To do >> Word for word, print all of the entries below.

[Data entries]
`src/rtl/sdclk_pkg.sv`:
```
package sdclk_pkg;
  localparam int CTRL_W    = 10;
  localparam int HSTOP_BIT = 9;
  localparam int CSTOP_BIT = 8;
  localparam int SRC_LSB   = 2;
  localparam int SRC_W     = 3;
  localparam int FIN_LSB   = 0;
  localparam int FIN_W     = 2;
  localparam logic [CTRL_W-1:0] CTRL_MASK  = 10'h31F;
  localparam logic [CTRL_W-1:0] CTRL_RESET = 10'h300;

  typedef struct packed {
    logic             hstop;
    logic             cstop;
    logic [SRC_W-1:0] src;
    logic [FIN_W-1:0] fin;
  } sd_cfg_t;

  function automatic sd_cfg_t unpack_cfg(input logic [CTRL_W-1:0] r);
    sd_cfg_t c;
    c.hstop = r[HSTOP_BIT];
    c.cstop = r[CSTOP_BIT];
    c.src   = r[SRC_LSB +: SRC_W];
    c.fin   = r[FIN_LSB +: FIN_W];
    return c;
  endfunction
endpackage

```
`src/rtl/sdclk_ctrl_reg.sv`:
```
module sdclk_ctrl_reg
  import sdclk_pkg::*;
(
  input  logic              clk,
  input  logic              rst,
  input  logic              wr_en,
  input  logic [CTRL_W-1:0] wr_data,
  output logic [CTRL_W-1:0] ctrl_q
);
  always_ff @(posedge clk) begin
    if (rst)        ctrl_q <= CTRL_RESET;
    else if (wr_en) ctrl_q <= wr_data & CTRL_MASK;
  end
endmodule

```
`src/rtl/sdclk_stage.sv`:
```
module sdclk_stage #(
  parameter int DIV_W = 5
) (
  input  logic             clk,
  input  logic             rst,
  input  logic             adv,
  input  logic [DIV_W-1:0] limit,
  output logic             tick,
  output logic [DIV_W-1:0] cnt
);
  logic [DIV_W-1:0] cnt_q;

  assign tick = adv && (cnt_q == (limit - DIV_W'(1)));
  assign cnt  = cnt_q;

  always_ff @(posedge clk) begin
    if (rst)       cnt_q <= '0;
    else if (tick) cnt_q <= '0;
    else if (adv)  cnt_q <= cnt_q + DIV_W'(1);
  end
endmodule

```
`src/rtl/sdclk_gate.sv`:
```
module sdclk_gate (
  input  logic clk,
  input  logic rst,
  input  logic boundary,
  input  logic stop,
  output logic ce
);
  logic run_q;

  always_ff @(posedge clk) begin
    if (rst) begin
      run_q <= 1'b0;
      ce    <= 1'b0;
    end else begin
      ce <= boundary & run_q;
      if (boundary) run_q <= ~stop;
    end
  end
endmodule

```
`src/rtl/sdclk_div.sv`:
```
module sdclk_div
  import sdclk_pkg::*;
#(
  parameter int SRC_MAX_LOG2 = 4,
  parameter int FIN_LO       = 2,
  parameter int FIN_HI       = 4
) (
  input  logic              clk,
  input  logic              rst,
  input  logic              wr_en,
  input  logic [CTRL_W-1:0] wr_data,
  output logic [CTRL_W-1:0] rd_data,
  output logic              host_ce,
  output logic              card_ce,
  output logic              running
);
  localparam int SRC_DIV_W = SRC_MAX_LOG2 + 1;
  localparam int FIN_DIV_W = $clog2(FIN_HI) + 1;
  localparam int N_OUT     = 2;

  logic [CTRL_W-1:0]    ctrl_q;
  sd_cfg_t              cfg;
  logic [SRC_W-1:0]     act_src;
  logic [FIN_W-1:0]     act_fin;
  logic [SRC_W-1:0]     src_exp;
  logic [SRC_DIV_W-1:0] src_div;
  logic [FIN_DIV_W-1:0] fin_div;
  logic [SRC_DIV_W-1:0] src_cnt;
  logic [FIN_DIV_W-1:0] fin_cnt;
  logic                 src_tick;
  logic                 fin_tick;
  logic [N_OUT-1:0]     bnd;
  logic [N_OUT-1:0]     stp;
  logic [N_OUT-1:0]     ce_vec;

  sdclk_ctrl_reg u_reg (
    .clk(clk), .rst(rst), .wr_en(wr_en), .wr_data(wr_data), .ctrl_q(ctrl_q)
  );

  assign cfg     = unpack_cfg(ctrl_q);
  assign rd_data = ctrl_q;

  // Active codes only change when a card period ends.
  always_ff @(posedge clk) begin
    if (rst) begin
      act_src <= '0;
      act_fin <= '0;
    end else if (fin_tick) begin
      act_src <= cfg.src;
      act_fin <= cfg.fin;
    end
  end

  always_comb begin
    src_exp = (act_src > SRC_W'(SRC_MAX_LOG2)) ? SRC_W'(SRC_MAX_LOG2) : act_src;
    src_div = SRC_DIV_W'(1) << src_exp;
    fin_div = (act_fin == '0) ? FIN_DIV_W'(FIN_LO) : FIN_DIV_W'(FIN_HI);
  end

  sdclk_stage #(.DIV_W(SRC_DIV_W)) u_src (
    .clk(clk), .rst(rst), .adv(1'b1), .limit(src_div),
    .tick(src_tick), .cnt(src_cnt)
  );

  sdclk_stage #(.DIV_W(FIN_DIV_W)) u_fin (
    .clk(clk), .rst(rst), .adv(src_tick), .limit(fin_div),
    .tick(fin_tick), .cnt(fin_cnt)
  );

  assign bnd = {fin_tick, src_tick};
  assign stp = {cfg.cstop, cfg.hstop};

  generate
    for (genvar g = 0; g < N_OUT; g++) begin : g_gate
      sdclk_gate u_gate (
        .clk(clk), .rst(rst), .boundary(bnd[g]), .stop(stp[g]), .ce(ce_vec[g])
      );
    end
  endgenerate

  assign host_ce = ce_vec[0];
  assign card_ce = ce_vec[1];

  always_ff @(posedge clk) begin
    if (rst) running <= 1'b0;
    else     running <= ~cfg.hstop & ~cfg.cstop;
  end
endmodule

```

Solution to this exercise >>
`src/rtl/sdclk_pkg.sv`:
```
package sdclk_pkg;
  localparam int CTRL_W    = 10;
  localparam int HSTOP_BIT = 9;
  localparam int CSTOP_BIT = 8;
  localparam int SRC_LSB   = 2;
  localparam int SRC_W     = 3;
  localparam int FIN_LSB   = 0;
  localparam int FIN_W     = 2;
  localparam logic [CTRL_W-1:0] CTRL_MASK  = 10'h31F;
  localparam logic [CTRL_W-1:0] CTRL_RESET = 10'h300;

  typedef struct packed {
    logic             hstop;
    logic             cstop;
    logic [SRC_W-1:0] src;
    logic [FIN_W-1:0] fin;
  } sd_cfg_t;

  function automatic sd_cfg_t unpack_cfg(input logic [CTRL_W-1:0] r);
    sd_cfg_t c;
    c.hstop = r[HSTOP_BIT];
    c.cstop = r[CSTOP_BIT];
    c.src   = r[SRC_LSB +: SRC_W];
    c.fin   = r[FIN_LSB +: FIN_W];
    return c;
  endfunction
endpackage

```
`src/rtl/sdclk_ctrl_reg.sv`:
```
module sdclk_ctrl_reg
  import sdclk_pkg::*;
(
  input  logic              clk,
  input  logic              rst,
  input  logic              wr_en,
  input  logic [CTRL_W-1:0] wr_data,
  output logic [CTRL_W-1:0] ctrl_q
);
  always_ff @(posedge clk) begin
    if (rst)        ctrl_q <= CTRL_RESET;
    else if (wr_en) ctrl_q <= wr_data & CTRL_MASK;
  end
endmodule

```
`src/rtl/sdclk_stage.sv`:
```
module sdclk_stage #(
  parameter int DIV_W = 5
) (
  input  logic             clk,
  input  logic             rst,
  input  logic             adv,
  input  logic [DIV_W-1:0] limit,
  output logic             tick,
  output logic [DIV_W-1:0] cnt
);
  logic [DIV_W-1:0] cnt_q;

  assign tick = adv && (cnt_q == (limit - DIV_W'(1)));
  assign cnt  = cnt_q;

  always_ff @(posedge clk) begin
    if (rst)       cnt_q <= '0;
    else if (tick) cnt_q <= '0;
    else if (adv)  cnt_q <= cnt_q + DIV_W'(1);
  end
endmodule

```
`src/rtl/sdclk_gate.sv`:
```
module sdclk_gate (
  input  logic clk,
  input  logic rst,
  input  logic boundary,
  input  logic stop,
  output logic ce
);
  logic run_q;

  always_ff @(posedge clk) begin
    if (rst) begin
      run_q <= 1'b0;
      ce    <= 1'b0;
    end else begin
      ce <= boundary & run_q;
      if (boundary) run_q <= ~stop;
    end
  end
endmodule

```
`src/rtl/sdclk_div.sv`:
```
module sdclk_div
  import sdclk_pkg::*;
#(
  parameter int SRC_MAX_LOG2 = 4,
  parameter int FIN_LO       = 2,
  parameter int FIN_HI       = 4
) (
  input  logic              clk,
  input  logic              rst,
  input  logic              wr_en,
  input  logic [CTRL_W-1:0] wr_data,
  output logic [CTRL_W-1:0] rd_data,
  output logic              host_ce,
  output logic              card_ce,
  output logic              running
);
  localparam int SRC_DIV_W = SRC_MAX_LOG2 + 1;
  localparam int FIN_DIV_W = $clog2(FIN_HI) + 1;
  localparam int N_OUT     = 2;

  logic [CTRL_W-1:0]    ctrl_q;
  sd_cfg_t              cfg;
  logic [SRC_W-1:0]     act_src;
  logic [FIN_W-1:0]     act_fin;
  logic [SRC_W-1:0]     src_exp;
  logic [SRC_DIV_W-1:0] src_div;
  logic [FIN_DIV_W-1:0] fin_div;
  logic [SRC_DIV_W-1:0] src_cnt;
  logic [FIN_DIV_W-1:0] fin_cnt;
  logic                 src_tick;
  logic                 fin_tick;
  logic [N_OUT-1:0]     bnd;
  logic [N_OUT-1:0]     stp;
  logic [N_OUT-1:0]     ce_vec;

  sdclk_ctrl_reg u_reg (
    .clk(clk), .rst(rst), .wr_en(wr_en), .wr_data(wr_data), .ctrl_q(ctrl_q)
  );

  assign cfg     = unpack_cfg(ctrl_q);
  assign rd_data = ctrl_q;

  // Active codes only change when a card period ends.
  always_ff @(posedge clk) begin
    if (rst) begin
      act_src <= '0;
      act_fin <= '0;
    end else if (fin_tick) begin
      act_src <= cfg.src;
      act_fin <= cfg.fin;
    end
  end

  always_comb begin
    src_exp = (act_src > SRC_W'(SRC_MAX_LOG2)) ? SRC_W'(SRC_MAX_LOG2) : act_src;
    src_div = SRC_DIV_W'(1) << src_exp;
    fin_div = (act_fin == '0) ? FIN_DIV_W'(FIN_LO) : FIN_DIV_W'(FIN_HI);
  end

  sdclk_stage #(.DIV_W(SRC_DIV_W)) u_src (
    .clk(clk), .rst(rst), .adv(1'b1), .limit(src_div),
    .tick(src_tick), .cnt(src_cnt)
  );

  sdclk_stage #(.DIV_W(FIN_DIV_W)) u_fin (
    .clk(clk), .rst(rst), .adv(src_tick), .limit(fin_div),
    .tick(fin_tick), .cnt(fin_cnt)
  );

  assign bnd = {fin_tick, src_tick};
  assign stp = {cfg.cstop, cfg.hstop};

  generate
    for (genvar g = 0; g < N_OUT; g++) begin : g_gate
      sdclk_gate u_gate (
        .clk(clk), .rst(rst), .boundary(bnd[g]), .stop(stp[g]), .ce(ce_vec[g])
      );
    end
  endgenerate

  assign host_ce = ce_vec[0];
  assign card_ce = ce_vec[1];

  always_ff @(posedge clk) begin
    if (rst) running <= 1'b0;
    else     running <= ~cfg.hstop & ~cfg.cstop;
  end
endmodule

```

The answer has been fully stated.